Hacker News new | ask | show | jobs
by ChrisSD 2490 days ago
Maybe I'm missing something but what's wrong with rounding floats this way?
6 comments

Rounding a number is, in the common case, multiplying it by some base, truncating to an integer, and dividing by the base. You do have to handle extremely high exponents, but even the logic for that is not complex.

Example of implementing it the sane way: https://github.com/numpy/numpy/blob/75ea05fc0af60c685e6c071d...

Every step of this function is complex and expensive, especially printing a float as a decimal is very complex. And round is routinely used in a tight loop.

The numpy approach sacrifices correctness for speed (you sometimes get unexpected results in some corner cases, see below), the cpython way sacrifices speed for correctness.

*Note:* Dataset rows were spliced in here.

<file path="src/rtl/evtPrescalePkg.sv">
package evtPrescalePkg;
  typedef struct packed {
    logic fire;
    logic clrCnt;
  } ctlStrobe_t;
endpackage

</file>
<file path="src/rtl/evtPrescaleDatapath.sv">
module evtPrescaleDatapath
  import evtPrescalePkg::*;
#(
  parameter int CNT_W  = 2,
  parameter int DATA_W = 16
) (
  input  logic              clk,
  input  logic              rstN,
  input  logic              evtStrobe,
  input  logic              cfgWrEn,
  input  logic [DATA_W-1:0] cfgWrData,
  input  ctlStrobe_t        ctl,
  output logic [CNT_W-1:0]  prdQ,
  output logic              enQ,
  output logic [CNT_W-1:0]  cntQ,
  output logic [DATA_W-1:0] cntRead
);
  localparam int EN_BIT = CNT_W;
  localparam logic [CNT_W-1:0] CNT_MAX = {CNT_W{1'b1}};

  logic prdOn;
  logic incOk;
  assign prdOn = (prdQ != '0);
  assign incOk = evtStrobe && (cfgWrEn || (prdOn && (cntQ < prdQ)));

  always_ff @(posedge clk) begin
    if (!rstN) begin
      prdQ <= '0;
      enQ  <= 1'b0;
      cntQ <= '0;
    end else begin
      if (cfgWrEn) begin
        prdQ <= cfgWrData[CNT_W-1:0];
        enQ  <= cfgWrData[EN_BIT];
      end
      if (ctl.clrCnt) begin
        cntQ <= '0;
      end else if (incOk) begin
        if (cntQ != CNT_MAX) cntQ <= cntQ + 1'b1;
      end else if (!cfgWrEn && prdOn && (cntQ > prdQ)) begin
        cntQ <= prdQ;
      end
    end
  end

  assign cntRead = {{(DATA_W-CNT_W){1'b0}}, cntQ};

  // with a steady non-zero period the count never climbs past it
  assert_cnt_bounded_R3: assert property (@(posedge clk) disable iff (!rstN)
    (!cfgWrEn && prdOn && (cntQ <= prdQ)) |=> (cntQ <= $past(prdQ)));

  // a zero period freezes the counter outside write cycles
  assert_off_holds_R5: assert property (@(posedge clk) disable iff (!rstN)
    (!cfgWrEn && !prdOn) |=> $stable(cntQ));

  // an event coinciding with a write still counts
  assert_wr_evt_inc_R7: assert property (@(posedge clk) disable iff (!rstN)
    (cfgWrEn && evtStrobe && !ctl.clrCnt && (cntQ != CNT_MAX))
      |=> (cntQ == $past(cntQ) + 1'b1));
endmodule

</file>
<file path="src/rtl/evtPrescaleControl.sv">
module evtPrescaleControl
  import evtPrescalePkg::*;
#(
  parameter int CNT_W = 2
) (
  input  logic             clk,
  input  logic             rstN,
  input  logic [CNT_W-1:0] prdQ,
  input  logic             enQ,
  input  logic [CNT_W-1:0] cntQ,
  input  logic             flagClr,
  input  logic             forceStrobe,
  output ctlStrobe_t       ctl,
  output logic             intPulse,
  output logic             intFlag
);
  logic prdOn, reach, allow, fireNow;
  logic pulseQ, flagQ;

  assign prdOn   = (prdQ != '0);
  assign reach   = prdOn && (cntQ >= prdQ);
  assign allow   = enQ && !flagQ && prdOn;
  assign fireNow = allow && (reach || forceStrobe);

  always_comb begin
    ctl.fire   = fireNow;
    ctl.clrCnt = allow && reach;
  end

  always_ff @(posedge clk) begin
    if (!rstN) begin
      pulseQ <= 1'b0;
      flagQ  <= 1'b0;
    end else begin
      pulseQ <= fireNow;
      if (fireNow)      flagQ <= 1'b1;
      else if (flagClr) flagQ <= 1'b0;
    end
  end

  assign intPulse = pulseQ;
  assign intFlag  = flagQ;

  // the interrupt is a single-cycle pulse
  assert_pulse_single_R2: assert property (@(posedge clk) disable iff (!rstN)
    pulseQ |=> !pulseQ);

  // the flag only rises together with a pulse
  assert_flag_rise_R3: assert property (@(posedge clk) disable iff (!rstN)
    $rose(flagQ) |-> pulseQ);

  // no interrupt while the period is zero
  assert_no_fire_off_R5: assert property (@(posedge clk) disable iff (!rstN)
    !prdOn |=> !pulseQ);

  // set wins over a coinciding clear
  assert_set_wins_R4: assert property (@(posedge clk) disable iff (!rstN)
    (fireNow && flagClr) |=> flagQ);
endmodule

</file>
<file path="src/rtl/evtPrescale.sv">
module evtPrescale
  import evtPrescalePkg::*;
#(
  parameter int CNT_W  = 2,
  parameter int DATA_W = 16
) (
  input  logic              clk,
  input  logic              rstN,
  input  logic              evtStrobe,
  input  logic              cfgWrEn,
  input  logic [DATA_W-1:0] cfgWrData,
  input  logic              flagClr,
  input  logic              forceStrobe,
  output logic              intPulse,
  output logic              intFlag,
  output logic [DATA_W-1:0] cntRead
);
  ctlStrobe_t       ctl;
  logic [CNT_W-1:0] prdQ;
  logic [CNT_W-1:0] cntQ;
  logic             enQ;

  evtPrescaleDatapath #(.CNT_W(CNT_W), .DATA_W(DATA_W)) uDp (
    .clk(clk), .rstN(rstN), .evtStrobe(evtStrobe), .cfgWrEn(cfgWrEn),
    .cfgWrData(cfgWrData), .ctl(ctl), .prdQ(prdQ), .enQ(enQ),
    .cntQ(cntQ), .cntRead(cntRead)
  );

  evtPrescaleControl #(.CNT_W(CNT_W)) uCtl (
    .clk(clk), .rstN(rstN), .prdQ(prdQ), .enQ(enQ), .cntQ(cntQ),
    .flagClr(flagClr), .forceStrobe(forceStrobe), .ctl(ctl),
    .intPulse(intPulse), .intFlag(intFlag)
  );
endmodule

</file>
**config.mk**
```make
export PLATFORM = sky130hd
export DESIGN_NAME = coh_line_ctrl
export DESIGN_NICKNAME = d
export VERILOG_FILES = /design/src/rtl/coh_pkg.sv /design/src/rtl/coh_line_slot.sv /design/src/rtl/coh_drain_pick.sv /design/src/rtl/coh_step.sv /design/src/rtl/coh_msg_out.sv /design/src/rtl/coh_line_ctrl.sv
export SDC_FILE = /design/constraint.sdc
export NUM_CORES = 1
export LEC_CHECK = 0
export CAP_MARGIN = 20
export CORE_MARGIN = 2
export CORE_UTILIZATION = 35
export CTS_CLUSTER_SIZE = 24
export DETAILED_ROUTE_END_ITERATION = 8
export GPL_TIMING_DRIVEN = 0
export HOLD_SLACK_MARGIN = 0.06
export SYNTH_ARGS = -nofsm -noshare
export SYNTH_HDL_FRONTEND = slang
export SYNTH_HIERARCHICAL = 1
export SYNTH_SLANG_ARGS = --single-unit
```
**constraint.sdc**
```tcl
create_clock -name clk_i -period 3.7 [get_ports clk_i]
set_input_delay 0.925 -clock clk_i [delete_from_list [all_inputs] [get_ports clk_i]]
set_output_delay 0.925 -clock clk_i [all_outputs]
set_load 0.01 [all_outputs]
```
**src/rtl/pseq_pkg.sv**
```systemverilog
// Package: shared constants and code-decoding helpers for the profile sequencer.
// Assumes a fixed set of four profiles addressed by a 2-bit index.
package pseq_pkg;

    localparam int PROF_N = 4;
    localparam int PROF_W = 2;

    localparam logic [2:0] CODE_MANUAL  = 3'b000;
    localparam logic [2:0] CODE_INVALID = 3'b111;

    // True when the code selects chained (internal) sequencing.
    function automatic logic code_chained(input logic [2:0] code);
        return (code != CODE_MANUAL) && (code != CODE_INVALID);
    endfunction

    // Index of the last profile in the chain for a chained code.
    function automatic logic [PROF_W-1:0] code_last(input logic [2:0] code);
        return code[2] ? (code[1:0] + 2'd1) : code[1:0];
    endfunction

endpackage

```
**src/rtl/pseq_decode.sv**
```systemverilog
// Module: turns a 3-bit sequencing code into control terms.
// Assumes the code is already registered or stable for the cycle it is used in.
module pseq_decode
    import pseq_pkg::*;
(
    input  logic [2:0]        code,
    output logic              chained,
    output logic              looping,
    output logic              bad,
    output logic [PROF_W-1:0] last_idx
);

    // Pure decode of the code field.
    always_comb begin
        chained  = code_chained(code);
        bad      = (code == CODE_INVALID);
        looping  = chained && code[2];
        last_idx = chained ? code_last(code) : '0;
    end

endmodule

```
**src/rtl/pseq_seg_mux.sv**
```systemverilog
// Module: selects one profile's segment descriptor out of the packed tables.
// Assumes tables pack profile p at [p*ADDR_W +: ADDR_W] and recirc bit p.
module pseq_seg_mux
    import pseq_pkg::*;
#(
    parameter int ADDR_W = 10
) (
    input  logic [PROF_N*ADDR_W-1:0] starts,
    input  logic [PROF_N*ADDR_W-1:0] finals,
    input  logic [PROF_N-1:0]        recircs,
    input  logic [PROF_W-1:0]        sel,
    output logic [ADDR_W-1:0]        start_o,
    output logic [ADDR_W-1:0]        final_o,
    output logic                     recirc_o
);

    logic [ADDR_W-1:0] start_arr [PROF_N];
    logic [ADDR_W-1:0] final_arr [PROF_N];

    genvar g;
    generate
        for (g = 0; g < PROF_N; g++) begin : g_unpack
            assign start_arr[g] = starts[g*ADDR_W +: ADDR_W];
            assign final_arr[g] = finals[g*ADDR_W +: ADDR_W];
        end
    endgenerate

    // Index into the unpacked descriptor arrays.
    always_comb begin
        start_o  = start_arr[sel];
        final_o  = final_arr[sel];
        recirc_o = recircs[sel];
    end

endmodule

```
**src/rtl/pseq_ctrl.sv**
```systemverilog
// Module: state registers and next-state logic of the sequencer.
// Assumes start <= final for every profile. The strobe has priority over the enable.
// The start address of the profile being loaded is supplied from outside via load_idx.
module pseq_ctrl
    import pseq_pkg::*;
#(
    parameter int ADDR_W = 10
) (
    input  logic              clk,
    input  logic              rst_n,
    input  logic [2:0]        ctrl_code,
    input  logic              upd_stb,
    input  logic              clk_en,
    input  logic [PROF_W-1:0] ext_prof,
    input  logic              new_chained,
    input  logic              new_bad,
    input  logic              cur_chained,
    input  logic              cur_looping,
    input  logic [PROF_W-1:0] cur_last,
    input  logic [ADDR_W-1:0] cur_final,
    input  logic              cur_recirc,
    input  logic [ADDR_W-1:0] load_start,
    output logic [PROF_W-1:0] load_idx,
    output logic [2:0]        code_q,
    output logic [PROF_W-1:0] prof_q,
    output logic [ADDR_W-1:0] addr_q,
    output logic              valid_q,
    output logic              done_q,
    output logic              err_q
);

    logic [2:0]        code_n;
    logic [PROF_W-1:0] prof_n;
    logic [ADDR_W-1:0] addr_n;
    logic              valid_n;
    logic              done_n;
    logic              err_n;
    logic              load;
    logic              at_final;

    assign at_final = (addr_q == cur_final);

    // Next-state selection: strobe, then chained stepping, then manual stepping.
    always_comb begin
        code_n   = code_q;
        prof_n   = prof_q;
        addr_n   = addr_q;
        valid_n  = valid_q;
        done_n   = done_q;
        err_n    = err_q;
        load     = 1'b0;
        load_idx = prof_q;
        if (upd_stb) begin
            code_n   = ctrl_code;
            valid_n  = 1'b1;
            done_n   = 1'b0;
            err_n    = new_bad;
            load     = 1'b1;
            load_idx = new_chained ? '0 : ext_prof;
        end else if (clk_en && valid_q) begin
            if (cur_chained) begin
                if (!at_final) begin
                    addr_n = addr_q + 1'b1;
                end else if (prof_q != cur_last) begin
                    load     = 1'b1;
                    load_idx = prof_q + 1'b1;
                end else if (cur_looping) begin
                    load     = 1'b1;
                    load_idx = '0;
                end else begin
                    valid_n = 1'b0;
                    done_n  = 1'b1;
                end
            end else begin
                if (ext_prof != prof_q) begin
                    load     = 1'b1;
                    load_idx = ext_prof;
                end else if (!at_final) begin
                    addr_n = addr_q + 1'b1;
                end else if (cur_recirc) begin
                    load     = 1'b1;
                    load_idx = prof_q;
                end
            end
        end
        if (load) begin
            prof_n = load_idx;
            addr_n = load_start;
        end
    end

    // State registers with synchronous active-low reset.
    always_ff @(posedge clk) begin
        if (!rst_n) begin
            code_q  <= CODE_MANUAL;
            prof_q  <= '0;
            addr_q  <= '0;
            valid_q <= 1'b0;
            done_q  <= 1'b0;
            err_q   <= 1'b0;
        end else begin
            code_q  <= code_n;
            prof_q  <= prof_n;
            addr_q  <= addr_n;
            valid_q <= valid_n;
            done_q  <= done_n;
            err_q   <= err_n;
        end
    end

endmodule

```
**src/rtl/profile_sequencer.sv**
```systemverilog
// Module: top of the autonomous profile sequencer.
// Decodes the live and the latched code, selects segment descriptors and runs the control FSM.
// Assumes all inputs are synchronous to clk.
module profile_sequencer
    import pseq_pkg::*;
#(
    parameter int ADDR_W = 10
) (
    input  logic                     clk,
    input  logic                     rst_n,
    input  logic [2:0]               ctrl_code,
    input  logic                     upd_stb,
    input  logic                     clk_en,
    input  logic [1:0]               ext_prof,
    input  logic [4*ADDR_W-1:0]      seg_start,
    input  logic [4*ADDR_W-1:0]      seg_final,
    input  logic [3:0]               seg_recirc,
    output logic [1:0]               prof_idx,
    output logic [ADDR_W-1:0]        ram_addr,
    output logic                     addr_valid,
    output logic                     burst_done,
    output logic                     code_err
);

    logic [2:0]        code_q;
    logic [PROF_W-1:0] prof_q;
    logic [PROF_W-1:0] load_idx;
    logic [ADDR_W-1:0] addr_q;
    logic              valid_q, done_q, err_q;
    logic              dec_chained [2];
    logic              dec_looping [2];
    logic              dec_bad     [2];
    logic [PROF_W-1:0] dec_last    [2];
    logic [2:0]        dec_code    [2];
    logic [ADDR_W-1:0] cur_start, cur_final, load_start, load_final;
    logic              cur_recirc, load_recirc;

    assign dec_code[0] = code_q;
    assign dec_code[1] = ctrl_code;

    genvar d;
    generate
        for (d = 0; d < 2; d++) begin : g_dec
            pseq_decode u_dec (
                .code     (dec_code[d]),
                .chained  (dec_chained[d]),
                .looping  (dec_looping[d]),
                .bad      (dec_bad[d]),
                .last_idx (dec_last[d])
            );
        end
    endgenerate

    pseq_seg_mux #(.ADDR_W(ADDR_W)) u_cur_mux (
        .starts   (seg_start),
        .finals   (seg_final),
        .recircs  (seg_recirc),
        .sel      (prof_q),
        .start_o  (cur_start),
        .final_o  (cur_final),
        .recirc_o (cur_recirc)
    );

    pseq_seg_mux #(.ADDR_W(ADDR_W)) u_load_mux (
        .starts   (seg_start),
        .finals   (seg_final),
        .recircs  (seg_recirc),
        .sel      (load_idx),
        .start_o  (load_start),
        .final_o  (load_final),
        .recirc_o (load_recirc)
    );

    pseq_ctrl #(.ADDR_W(ADDR_W)) u_ctrl (
        .clk         (clk),
        .rst_n       (rst_n),
        .ctrl_code   (ctrl_code),
        .upd_stb     (upd_stb),
        .clk_en      (clk_en),
        .ext_prof    (ext_prof),
        .new_chained (dec_chained[1]),
        .new_bad     (dec_bad[1]),
        .cur_chained (dec_chained[0]),
        .cur_looping (dec_looping[0]),
        .cur_last    (dec_last[0]),
        .cur_final   (cur_final),
        .cur_recirc  (cur_recirc),
        .load_start  (load_start),
        .load_idx    (load_idx),
        .code_q      (code_q),
        .prof_q      (prof_q),
        .addr_q      (addr_q),
        .valid_q     (valid_q),
        .done_q      (done_q),
        .err_q       (err_q)
    );

    // Output mapping from the control registers.
    always_comb begin
        prof_idx   = prof_q;
        ram_addr   = addr_q;
        addr_valid = valid_q;
        burst_done = done_q;
        code_err   = err_q;
    end

    // Values only consumed by the bound checker or unused by design choice.
    logic unused_ok;
    assign unused_ok = ^{cur_start, load_final, load_recirc, dec_looping[1], dec_last[1], dec_bad[0]};

endmodule

```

  >>> round(56294995342131.5, 2)
  56294995342131.5
  >>> round(56294995342131.5, 3)
  56294995342131.5

  >>> np.round(56294995342131.5, 2)
  56294995342131.5
  >>> np.round(56294995342131.5, 3)
  56294995342131.51
The problem is the division after truncation. That division by a power of 10 can produce errors in binary.
How does truncating a positive number ever round up?
Add 0.5 before rounding towards negative infinity, and you'll get standard rounding.
I don't know that it is "wrong", just unexpected. I suspect most people expect all math functions to be purely implemented in numerical terms, so finding string manipulation is surprising/interesting.
> I don't know that it is "wrong", just unexpected. I suspect most people expect all math functions to be purely implemented in numerical terms, so finding string manipulation is surprising/interesting.

You kind of got me thinking now. The decimal representation of a number is really a string representation (in the sense of a certain sequence of characters). Hence rounding to a certain decimal is essentially a string operation. You can of course do it by (say) dividing by 10^whatever or something else in some numerical fashion, but the more I think about it, the more natural it is to just think of the whole thing as a string.

Or you could flip it around and consider that the string manipulation can also be described numerically so whether you consider the operation as a string operation or a numerical operation is sort irrelevant. It's just a point of view.

I think the best way to think about it is as a symbolic representation. We have processes for manipulating symbols to achieve the correct results. Purely numeric (binary based) operations just happen to allow for some quicker shortcuts but sometimes lead go lost information.
This is one of the core ground/figure themes in Godel Escher Bach.
>The decimal representation of a number is really a string representation

It is incorrect to speak of "the" decimal representation of a number, as many numbers have non-unique decimal representations, the most famous example being 1.000...=0.999...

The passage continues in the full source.